Records supplied -
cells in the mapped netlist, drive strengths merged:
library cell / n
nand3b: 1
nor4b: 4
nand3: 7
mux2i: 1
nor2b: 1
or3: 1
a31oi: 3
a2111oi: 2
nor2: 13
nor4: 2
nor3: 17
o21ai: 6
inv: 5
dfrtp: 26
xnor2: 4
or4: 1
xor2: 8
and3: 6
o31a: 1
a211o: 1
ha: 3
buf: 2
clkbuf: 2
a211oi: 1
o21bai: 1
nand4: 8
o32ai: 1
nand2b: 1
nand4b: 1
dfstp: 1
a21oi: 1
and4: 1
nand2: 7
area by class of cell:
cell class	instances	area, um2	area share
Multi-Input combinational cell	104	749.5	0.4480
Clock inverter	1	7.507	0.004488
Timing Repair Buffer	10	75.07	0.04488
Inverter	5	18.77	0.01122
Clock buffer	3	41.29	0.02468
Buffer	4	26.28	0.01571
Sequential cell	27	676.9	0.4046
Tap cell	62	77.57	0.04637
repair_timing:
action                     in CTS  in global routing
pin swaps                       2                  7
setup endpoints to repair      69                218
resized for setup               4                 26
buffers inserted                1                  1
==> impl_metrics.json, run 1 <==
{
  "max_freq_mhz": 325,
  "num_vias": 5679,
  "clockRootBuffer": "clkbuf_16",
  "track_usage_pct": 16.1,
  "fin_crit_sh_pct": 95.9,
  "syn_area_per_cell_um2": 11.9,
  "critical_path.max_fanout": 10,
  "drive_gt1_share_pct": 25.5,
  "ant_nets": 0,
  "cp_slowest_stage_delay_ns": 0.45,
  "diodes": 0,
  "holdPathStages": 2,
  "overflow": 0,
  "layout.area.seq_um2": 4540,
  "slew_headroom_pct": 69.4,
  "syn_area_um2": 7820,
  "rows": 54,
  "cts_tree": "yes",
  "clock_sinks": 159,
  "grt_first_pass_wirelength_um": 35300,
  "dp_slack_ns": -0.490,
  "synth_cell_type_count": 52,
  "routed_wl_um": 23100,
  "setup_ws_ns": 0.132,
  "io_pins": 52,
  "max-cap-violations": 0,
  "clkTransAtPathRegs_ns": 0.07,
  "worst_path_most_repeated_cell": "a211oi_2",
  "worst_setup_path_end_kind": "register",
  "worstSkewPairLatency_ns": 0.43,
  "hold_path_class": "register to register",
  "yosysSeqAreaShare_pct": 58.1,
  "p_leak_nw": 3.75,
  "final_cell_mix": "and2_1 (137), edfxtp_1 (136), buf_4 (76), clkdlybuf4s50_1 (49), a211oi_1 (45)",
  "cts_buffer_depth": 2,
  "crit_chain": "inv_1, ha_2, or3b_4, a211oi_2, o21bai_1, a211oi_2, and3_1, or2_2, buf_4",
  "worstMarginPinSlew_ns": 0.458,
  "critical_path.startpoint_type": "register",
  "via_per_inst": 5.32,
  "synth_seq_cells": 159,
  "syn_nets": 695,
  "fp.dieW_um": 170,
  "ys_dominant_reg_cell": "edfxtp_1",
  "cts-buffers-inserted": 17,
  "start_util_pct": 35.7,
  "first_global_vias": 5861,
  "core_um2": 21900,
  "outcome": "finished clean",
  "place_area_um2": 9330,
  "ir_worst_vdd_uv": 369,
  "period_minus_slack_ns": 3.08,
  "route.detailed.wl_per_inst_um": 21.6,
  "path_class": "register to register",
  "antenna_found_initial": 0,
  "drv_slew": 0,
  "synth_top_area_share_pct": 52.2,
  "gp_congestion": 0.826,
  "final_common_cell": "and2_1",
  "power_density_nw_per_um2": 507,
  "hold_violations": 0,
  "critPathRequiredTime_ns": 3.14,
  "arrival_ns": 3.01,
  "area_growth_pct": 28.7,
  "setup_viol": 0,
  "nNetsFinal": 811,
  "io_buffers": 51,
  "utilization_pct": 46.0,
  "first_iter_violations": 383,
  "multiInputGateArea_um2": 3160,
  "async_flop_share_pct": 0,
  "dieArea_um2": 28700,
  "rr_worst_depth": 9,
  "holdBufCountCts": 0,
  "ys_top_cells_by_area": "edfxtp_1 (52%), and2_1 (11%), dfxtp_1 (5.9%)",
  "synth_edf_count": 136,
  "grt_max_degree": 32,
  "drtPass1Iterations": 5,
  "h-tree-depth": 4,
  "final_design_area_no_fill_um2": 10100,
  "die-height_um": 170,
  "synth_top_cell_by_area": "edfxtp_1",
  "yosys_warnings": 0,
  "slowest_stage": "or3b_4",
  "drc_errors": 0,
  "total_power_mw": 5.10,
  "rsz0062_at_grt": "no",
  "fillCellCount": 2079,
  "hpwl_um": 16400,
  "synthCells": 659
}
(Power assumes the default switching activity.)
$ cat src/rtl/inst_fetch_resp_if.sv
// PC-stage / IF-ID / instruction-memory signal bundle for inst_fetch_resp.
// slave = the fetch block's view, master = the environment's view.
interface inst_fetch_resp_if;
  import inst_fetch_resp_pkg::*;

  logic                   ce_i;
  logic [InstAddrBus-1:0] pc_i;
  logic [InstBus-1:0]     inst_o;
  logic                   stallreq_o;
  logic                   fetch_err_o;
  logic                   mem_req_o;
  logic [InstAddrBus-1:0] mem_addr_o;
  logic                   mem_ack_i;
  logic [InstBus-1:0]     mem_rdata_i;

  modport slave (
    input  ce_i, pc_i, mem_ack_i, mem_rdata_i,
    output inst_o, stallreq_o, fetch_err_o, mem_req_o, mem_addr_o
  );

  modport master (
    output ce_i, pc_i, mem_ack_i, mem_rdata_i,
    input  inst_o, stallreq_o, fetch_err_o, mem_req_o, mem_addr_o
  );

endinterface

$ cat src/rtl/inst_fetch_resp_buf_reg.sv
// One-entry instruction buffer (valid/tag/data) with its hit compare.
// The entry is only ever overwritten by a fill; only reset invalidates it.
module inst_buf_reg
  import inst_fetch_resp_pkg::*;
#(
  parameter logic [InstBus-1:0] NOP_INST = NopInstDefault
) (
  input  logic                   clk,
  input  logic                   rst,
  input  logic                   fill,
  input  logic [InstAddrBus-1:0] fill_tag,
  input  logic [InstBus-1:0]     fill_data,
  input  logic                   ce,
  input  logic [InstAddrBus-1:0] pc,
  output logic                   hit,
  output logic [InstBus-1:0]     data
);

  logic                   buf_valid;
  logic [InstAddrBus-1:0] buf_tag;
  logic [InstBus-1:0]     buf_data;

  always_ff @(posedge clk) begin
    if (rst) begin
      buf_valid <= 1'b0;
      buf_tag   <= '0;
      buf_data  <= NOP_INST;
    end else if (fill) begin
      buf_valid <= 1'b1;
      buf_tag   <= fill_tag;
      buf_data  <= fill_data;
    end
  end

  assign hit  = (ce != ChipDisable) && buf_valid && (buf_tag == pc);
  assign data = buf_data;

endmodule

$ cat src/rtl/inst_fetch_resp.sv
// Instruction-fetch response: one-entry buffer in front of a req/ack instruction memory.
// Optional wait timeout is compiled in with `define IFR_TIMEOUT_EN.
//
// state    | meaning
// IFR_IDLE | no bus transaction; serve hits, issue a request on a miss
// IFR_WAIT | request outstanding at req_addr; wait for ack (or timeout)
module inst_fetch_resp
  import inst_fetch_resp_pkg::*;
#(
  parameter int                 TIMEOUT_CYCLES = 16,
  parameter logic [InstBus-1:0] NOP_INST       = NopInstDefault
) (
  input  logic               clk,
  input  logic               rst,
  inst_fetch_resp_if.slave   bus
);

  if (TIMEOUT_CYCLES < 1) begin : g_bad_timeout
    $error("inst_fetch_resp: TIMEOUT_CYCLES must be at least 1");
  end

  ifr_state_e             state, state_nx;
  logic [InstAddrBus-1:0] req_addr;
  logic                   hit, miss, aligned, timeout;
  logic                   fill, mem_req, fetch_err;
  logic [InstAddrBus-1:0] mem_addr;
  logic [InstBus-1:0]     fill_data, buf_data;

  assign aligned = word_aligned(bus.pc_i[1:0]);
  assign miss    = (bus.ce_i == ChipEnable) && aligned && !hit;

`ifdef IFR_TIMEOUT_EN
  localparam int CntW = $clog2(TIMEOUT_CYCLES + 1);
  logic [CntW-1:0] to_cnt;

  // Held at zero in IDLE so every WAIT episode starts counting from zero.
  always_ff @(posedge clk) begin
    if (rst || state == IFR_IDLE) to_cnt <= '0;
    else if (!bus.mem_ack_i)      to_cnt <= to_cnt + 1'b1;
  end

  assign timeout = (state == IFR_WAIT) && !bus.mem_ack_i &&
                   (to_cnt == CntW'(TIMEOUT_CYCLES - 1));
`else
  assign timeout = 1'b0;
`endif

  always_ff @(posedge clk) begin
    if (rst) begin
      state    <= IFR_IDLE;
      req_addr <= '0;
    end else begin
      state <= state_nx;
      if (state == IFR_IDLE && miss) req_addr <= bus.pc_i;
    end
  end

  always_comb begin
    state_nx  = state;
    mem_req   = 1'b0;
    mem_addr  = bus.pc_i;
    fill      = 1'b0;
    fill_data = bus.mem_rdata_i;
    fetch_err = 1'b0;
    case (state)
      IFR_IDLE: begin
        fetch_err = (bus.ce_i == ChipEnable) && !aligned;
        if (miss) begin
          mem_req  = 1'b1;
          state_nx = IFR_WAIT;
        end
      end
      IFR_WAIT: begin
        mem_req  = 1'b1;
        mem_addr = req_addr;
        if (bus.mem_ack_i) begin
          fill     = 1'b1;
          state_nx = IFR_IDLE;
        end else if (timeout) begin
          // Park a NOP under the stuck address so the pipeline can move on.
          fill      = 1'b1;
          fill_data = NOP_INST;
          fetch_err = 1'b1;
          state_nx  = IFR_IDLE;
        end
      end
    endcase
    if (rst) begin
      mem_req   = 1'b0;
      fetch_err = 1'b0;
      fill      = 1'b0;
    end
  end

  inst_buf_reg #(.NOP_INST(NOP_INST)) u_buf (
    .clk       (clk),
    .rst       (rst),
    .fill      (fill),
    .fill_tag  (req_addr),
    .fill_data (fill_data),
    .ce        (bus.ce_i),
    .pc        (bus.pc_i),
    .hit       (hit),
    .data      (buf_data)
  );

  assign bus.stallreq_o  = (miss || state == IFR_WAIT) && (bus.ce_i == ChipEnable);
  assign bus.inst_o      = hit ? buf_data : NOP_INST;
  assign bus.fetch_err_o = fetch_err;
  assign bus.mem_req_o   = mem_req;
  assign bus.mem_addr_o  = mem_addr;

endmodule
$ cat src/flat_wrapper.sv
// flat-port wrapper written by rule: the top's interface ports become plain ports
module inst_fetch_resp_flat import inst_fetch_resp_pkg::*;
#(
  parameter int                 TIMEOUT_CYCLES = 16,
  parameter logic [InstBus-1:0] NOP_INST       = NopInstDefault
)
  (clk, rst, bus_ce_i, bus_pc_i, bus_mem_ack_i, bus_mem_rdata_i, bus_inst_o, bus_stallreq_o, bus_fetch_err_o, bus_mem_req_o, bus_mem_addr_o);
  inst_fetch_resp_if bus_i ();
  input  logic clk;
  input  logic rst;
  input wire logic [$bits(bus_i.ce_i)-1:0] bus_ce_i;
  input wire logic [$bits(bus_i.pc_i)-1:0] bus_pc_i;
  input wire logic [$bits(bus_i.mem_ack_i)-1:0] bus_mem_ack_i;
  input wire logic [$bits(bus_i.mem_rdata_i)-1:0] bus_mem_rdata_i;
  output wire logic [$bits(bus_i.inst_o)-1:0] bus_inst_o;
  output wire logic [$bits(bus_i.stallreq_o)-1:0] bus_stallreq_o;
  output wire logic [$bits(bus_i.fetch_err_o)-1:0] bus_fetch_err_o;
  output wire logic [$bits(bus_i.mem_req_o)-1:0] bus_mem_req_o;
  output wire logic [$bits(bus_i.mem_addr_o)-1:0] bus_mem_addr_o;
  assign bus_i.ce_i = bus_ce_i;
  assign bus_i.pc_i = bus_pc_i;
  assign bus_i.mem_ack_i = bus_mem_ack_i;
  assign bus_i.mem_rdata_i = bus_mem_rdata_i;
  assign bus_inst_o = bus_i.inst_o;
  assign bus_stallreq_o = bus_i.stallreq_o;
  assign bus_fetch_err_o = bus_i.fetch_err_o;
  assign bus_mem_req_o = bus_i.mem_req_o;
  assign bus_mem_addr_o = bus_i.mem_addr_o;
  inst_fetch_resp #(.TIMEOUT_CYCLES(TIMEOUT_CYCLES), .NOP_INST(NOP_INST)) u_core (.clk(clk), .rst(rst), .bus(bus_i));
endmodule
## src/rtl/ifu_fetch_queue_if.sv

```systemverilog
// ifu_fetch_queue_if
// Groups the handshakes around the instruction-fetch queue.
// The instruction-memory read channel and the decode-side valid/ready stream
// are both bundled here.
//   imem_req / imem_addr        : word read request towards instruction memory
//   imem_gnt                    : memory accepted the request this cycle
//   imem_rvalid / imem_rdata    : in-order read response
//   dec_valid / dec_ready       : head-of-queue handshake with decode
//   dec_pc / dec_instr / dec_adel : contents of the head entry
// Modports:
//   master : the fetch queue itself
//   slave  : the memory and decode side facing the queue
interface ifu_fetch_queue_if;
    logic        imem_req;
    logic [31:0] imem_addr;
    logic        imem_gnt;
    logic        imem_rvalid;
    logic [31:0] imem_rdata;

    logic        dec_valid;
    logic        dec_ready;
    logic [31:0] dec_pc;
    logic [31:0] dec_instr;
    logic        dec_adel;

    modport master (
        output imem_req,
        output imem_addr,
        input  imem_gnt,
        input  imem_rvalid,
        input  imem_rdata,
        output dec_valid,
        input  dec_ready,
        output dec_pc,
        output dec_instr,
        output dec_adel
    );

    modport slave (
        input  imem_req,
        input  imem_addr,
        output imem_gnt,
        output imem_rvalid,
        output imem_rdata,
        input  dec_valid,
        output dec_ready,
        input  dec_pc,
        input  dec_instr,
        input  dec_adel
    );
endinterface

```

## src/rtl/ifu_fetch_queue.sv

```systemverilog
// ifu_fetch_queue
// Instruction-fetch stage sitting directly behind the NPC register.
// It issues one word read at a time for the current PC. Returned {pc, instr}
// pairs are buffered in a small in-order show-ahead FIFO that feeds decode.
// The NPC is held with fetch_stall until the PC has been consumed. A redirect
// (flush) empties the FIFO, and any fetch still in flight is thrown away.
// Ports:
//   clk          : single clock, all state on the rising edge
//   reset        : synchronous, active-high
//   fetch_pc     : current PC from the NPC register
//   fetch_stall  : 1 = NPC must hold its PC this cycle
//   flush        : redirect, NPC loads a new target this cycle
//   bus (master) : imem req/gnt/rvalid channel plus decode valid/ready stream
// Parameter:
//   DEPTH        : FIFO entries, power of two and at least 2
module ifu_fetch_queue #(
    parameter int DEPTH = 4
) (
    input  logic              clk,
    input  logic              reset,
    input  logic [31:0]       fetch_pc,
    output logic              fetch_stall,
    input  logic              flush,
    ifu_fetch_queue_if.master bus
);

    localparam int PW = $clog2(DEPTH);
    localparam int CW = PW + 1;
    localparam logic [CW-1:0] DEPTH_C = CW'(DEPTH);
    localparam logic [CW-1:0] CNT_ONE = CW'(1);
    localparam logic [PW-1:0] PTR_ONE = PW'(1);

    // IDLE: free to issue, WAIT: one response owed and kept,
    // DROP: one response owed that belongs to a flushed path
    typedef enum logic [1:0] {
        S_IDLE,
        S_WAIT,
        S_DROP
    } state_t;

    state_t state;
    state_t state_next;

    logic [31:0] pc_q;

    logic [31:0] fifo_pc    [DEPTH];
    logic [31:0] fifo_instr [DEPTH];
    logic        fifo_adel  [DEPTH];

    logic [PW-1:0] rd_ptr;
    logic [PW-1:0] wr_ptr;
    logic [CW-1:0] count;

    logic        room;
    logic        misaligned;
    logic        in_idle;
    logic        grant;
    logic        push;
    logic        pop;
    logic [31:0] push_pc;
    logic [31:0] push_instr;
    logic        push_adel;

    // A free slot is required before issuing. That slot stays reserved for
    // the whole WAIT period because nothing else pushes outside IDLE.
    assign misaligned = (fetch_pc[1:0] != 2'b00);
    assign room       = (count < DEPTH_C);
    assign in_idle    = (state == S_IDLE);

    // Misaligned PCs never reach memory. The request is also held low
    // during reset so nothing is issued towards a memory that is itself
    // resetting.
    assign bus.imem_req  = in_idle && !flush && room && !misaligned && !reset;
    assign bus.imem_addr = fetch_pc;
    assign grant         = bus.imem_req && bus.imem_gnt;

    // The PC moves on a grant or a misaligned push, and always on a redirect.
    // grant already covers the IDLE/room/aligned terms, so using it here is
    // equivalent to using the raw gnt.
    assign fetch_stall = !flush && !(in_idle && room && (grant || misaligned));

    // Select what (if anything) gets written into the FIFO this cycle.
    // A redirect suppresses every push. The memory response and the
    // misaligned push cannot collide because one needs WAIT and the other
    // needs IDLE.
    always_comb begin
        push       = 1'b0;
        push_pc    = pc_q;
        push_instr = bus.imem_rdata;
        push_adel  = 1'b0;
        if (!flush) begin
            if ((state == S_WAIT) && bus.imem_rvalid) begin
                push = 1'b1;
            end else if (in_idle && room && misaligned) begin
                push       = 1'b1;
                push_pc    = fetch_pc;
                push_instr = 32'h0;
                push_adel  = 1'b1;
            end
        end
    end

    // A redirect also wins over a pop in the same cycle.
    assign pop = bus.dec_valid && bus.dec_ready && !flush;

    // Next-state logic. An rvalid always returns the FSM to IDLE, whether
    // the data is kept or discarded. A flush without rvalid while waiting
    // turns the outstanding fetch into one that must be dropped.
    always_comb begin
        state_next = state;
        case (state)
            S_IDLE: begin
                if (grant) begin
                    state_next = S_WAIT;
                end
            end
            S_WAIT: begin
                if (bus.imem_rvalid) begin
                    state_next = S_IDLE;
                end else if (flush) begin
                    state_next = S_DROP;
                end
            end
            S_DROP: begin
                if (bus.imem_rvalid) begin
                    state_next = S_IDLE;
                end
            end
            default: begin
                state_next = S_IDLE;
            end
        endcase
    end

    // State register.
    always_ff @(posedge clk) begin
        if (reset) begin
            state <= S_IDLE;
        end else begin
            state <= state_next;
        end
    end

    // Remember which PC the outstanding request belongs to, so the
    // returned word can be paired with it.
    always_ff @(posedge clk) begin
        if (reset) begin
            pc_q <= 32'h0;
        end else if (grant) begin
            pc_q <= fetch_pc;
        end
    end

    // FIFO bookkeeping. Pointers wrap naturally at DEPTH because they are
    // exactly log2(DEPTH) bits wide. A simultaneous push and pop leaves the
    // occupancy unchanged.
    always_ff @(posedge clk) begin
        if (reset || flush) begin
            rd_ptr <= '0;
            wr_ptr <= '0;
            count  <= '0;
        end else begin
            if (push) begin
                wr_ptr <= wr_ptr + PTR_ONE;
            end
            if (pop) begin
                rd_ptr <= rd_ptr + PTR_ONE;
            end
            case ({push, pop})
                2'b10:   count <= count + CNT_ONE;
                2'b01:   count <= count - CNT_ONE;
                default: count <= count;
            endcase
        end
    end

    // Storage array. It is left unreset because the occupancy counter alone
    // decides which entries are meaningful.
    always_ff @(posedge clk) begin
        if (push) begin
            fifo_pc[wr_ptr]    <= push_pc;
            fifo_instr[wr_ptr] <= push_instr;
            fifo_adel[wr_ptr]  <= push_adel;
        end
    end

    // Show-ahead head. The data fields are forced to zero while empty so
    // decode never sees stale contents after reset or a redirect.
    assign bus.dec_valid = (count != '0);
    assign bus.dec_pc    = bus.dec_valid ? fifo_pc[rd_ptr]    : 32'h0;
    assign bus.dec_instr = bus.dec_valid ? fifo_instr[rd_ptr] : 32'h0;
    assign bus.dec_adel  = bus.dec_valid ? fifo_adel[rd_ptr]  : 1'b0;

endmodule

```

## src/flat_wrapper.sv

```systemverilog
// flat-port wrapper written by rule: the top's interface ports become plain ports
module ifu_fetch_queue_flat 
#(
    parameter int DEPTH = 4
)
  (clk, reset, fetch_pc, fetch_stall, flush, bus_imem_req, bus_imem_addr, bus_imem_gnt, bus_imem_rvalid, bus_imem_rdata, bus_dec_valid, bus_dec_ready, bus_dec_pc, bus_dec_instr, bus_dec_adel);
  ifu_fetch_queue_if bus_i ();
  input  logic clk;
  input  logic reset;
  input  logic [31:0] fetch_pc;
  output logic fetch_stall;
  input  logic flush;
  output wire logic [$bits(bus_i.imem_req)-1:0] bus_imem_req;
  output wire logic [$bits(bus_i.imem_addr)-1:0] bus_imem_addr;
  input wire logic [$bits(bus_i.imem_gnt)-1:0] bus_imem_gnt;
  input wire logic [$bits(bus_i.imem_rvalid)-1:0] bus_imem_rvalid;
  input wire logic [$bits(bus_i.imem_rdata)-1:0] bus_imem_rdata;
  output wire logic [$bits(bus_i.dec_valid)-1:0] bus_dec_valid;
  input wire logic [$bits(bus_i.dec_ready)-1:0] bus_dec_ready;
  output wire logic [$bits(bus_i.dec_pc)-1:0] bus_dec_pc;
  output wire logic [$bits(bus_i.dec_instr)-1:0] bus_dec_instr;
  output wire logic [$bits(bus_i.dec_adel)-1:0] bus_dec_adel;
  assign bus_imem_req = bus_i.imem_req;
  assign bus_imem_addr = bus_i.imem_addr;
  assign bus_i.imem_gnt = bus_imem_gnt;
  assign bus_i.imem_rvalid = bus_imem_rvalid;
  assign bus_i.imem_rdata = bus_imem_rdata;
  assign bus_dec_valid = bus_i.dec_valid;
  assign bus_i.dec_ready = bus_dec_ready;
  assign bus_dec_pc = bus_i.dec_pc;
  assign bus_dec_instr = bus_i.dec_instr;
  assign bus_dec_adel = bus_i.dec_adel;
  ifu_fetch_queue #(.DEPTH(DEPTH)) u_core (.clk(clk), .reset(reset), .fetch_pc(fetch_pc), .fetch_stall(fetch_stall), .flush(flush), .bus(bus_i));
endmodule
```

What the exercise asks -
Beginning with the first line of the listing above, print each line exactly until you have printed the line that contains "area by class".

Answer to this task -
cells in the mapped netlist, drive strengths merged:
library cell / n
nand3b: 1
nor4b: 4
nand3: 7
mux2i: 1
nor2b: 1
or3: 1
a31oi: 3
a2111oi: 2
nor2: 13
nor4: 2
nor3: 17
o21ai: 6
inv: 5
dfrtp: 26
xnor2: 4
or4: 1
xor2: 8
and3: 6
o31a: 1
a211o: 1
ha: 3
buf: 2
clkbuf: 2
a211oi: 1
o21bai: 1
nand4: 8
o32ai: 1
nand2b: 1
nand4b: 1
dfstp: 1
a21oi: 1
and4: 1
nand2: 7
area by class of cell:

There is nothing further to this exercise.